Osteosarcoma, the most common form of primary bone cancer, is highly aggressive and often metastatic. As is the case with many types of cancer, the metastatic aspect of the disease is most devastating. Therefore, in order to obtain a better understanding of the genes involved in the metastatic process of osteosarcoma, our laboratory utilized a representational difference analysis screen to identify genes differentially expressed between primary human osteosarcoma tumors and subsequent metastatic lung lesions. One of the interesting genes identified in this screen was annexin 2.;Annexin 2 has been described in several cellular localizations with various functional implications, many of which may be relevant to metastatic potential. Overexpression of annexin 2 in osteosarcoma cells did not appear to affect several in vitro metastatic parameters. However, annexin 2 overexpression did result in an increase in mineralization capacity of osteoblastic cells.;In addition to an increased mineralization in osteosarcoma cells and primary osteoblasts, overexpression of annexin 2 led to an increase in alkaline phosphatase activity. It was determined that both annexin 2 and alkaline phosphatase activity were localized to membrane microdomains called lipid rafts in osteoblastic cells, and annexin 2 overexpression resulted an increase in alkaline phosphatase activity associated with lipid microdomains. Furthermore, disruption of lipid rafts or reduction of annexin 2 expression each resulted in diminished mineralization.

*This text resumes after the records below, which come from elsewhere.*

`config.mk`:
```
export PLATFORM = sky130hd
export DESIGN_NAME = dp_share_ctrl
export DESIGN_NICKNAME = d
export VERILOG_FILES = /design/src/rtl/dp_share_ctrl_pkg.sv /design/src/rtl/dp_share_ctrl_rr_arbiter.sv /design/src/rtl/dp_share_ctrl.sv
export SDC_FILE = /design/constraint.sdc
export NUM_CORES = 1
export LEC_CHECK = 0
export ABC_AREA = 0
export ABC_CLOCK_PERIOD_IN_PS = 4000
export CORE_MARGIN = 2
export CORE_UTILIZATION = 35
export DETAILED_ROUTE_END_ITERATION = 8
export GPL_TIMING_DRIVEN = 0
export HOLD_SLACK_MARGIN = 0.15
export MAX_ROUTING_LAYER = met4
export SLEW_MARGIN = 20
export SYNTH_ARGS = -nofsm -noshare
export SYNTH_HDL_FRONTEND = slang
export SYNTH_SLANG_ARGS = --single-unit
```
`constraint.sdc`:
```
create_clock -name clk -period 4 [get_ports clk]
set_input_delay 1 -clock clk [delete_from_list [all_inputs] [get_ports clk]]
set_output_delay 1 -clock clk [all_outputs]
set_load 0.03 [all_outputs]
```
`config.mk`:
```
export PLATFORM = sky130hd
export DESIGN_NAME = uart_receiver
export DESIGN_NICKNAME = d
export VERILOG_FILES = /design/src/rtl/uart_pkg.sv /design/src/rtl/uart_rx_sync.sv /design/src/rtl/uart_receiver.sv
export SDC_FILE = /design/constraint.sdc
export NUM_CORES = 1
export LEC_CHECK = 0
export ABC_AREA = 1
export BUFFER_PORTS_ARGS = -buffer_cell sky130_fd_sc_hd__buf_4
export CORE_ASPECT_RATIO = 0.7
export CORE_MARGIN = 5
export CORE_UTILIZATION = 57
export CTS_BUF_LIST = sky130_fd_sc_hd__clkbuf_16
export DETAILED_ROUTE_END_ITERATION = 16
export HOLD_SLACK_MARGIN = 0.15
export PLACE_DENSITY = 0.86
export SYNTH_ARGS = -nofsm -noshare
export SYNTH_HDL_FRONTEND = slang
export SYNTH_HIERARCHICAL = 1
export SYNTH_SLANG_ARGS = --single-unit
```
`constraint.sdc`:
```
create_clock -name clk -period 1.7 [get_ports clk]
set_clock_uncertainty 0.2 [all_clocks]
set_input_delay 0.34 -clock clk [delete_from_list [all_inputs] [get_ports clk]]
set_output_delay 0.34 -clock clk [all_outputs]
set_load 0.05 [all_outputs]
```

Therefore, intact lipid rafts containing annexin 2 appear to be important for alkaline phosphatase activity and may facilitate the osteoblastic mineralization process.;One mechanism by which osteoblastic cells can mineralize is mediated by matrix vesicles. Interestingly, annexin 2 overexpression resulted in an increased production of vesicular structures on the surface of the osteoblastic cells. The contents of these vesicles were determined to be consistent with matrix vesicles, and overexpression of annexin 2 resulted in an increase in alkaline phosphatase activity detected within the matrix vesicles. Therefore, annexin 2 may increase the rate of osteoblastic mineralization by increasing alkaline phosphatase activity associated with matrix vesicles at early times points in the differentiation process.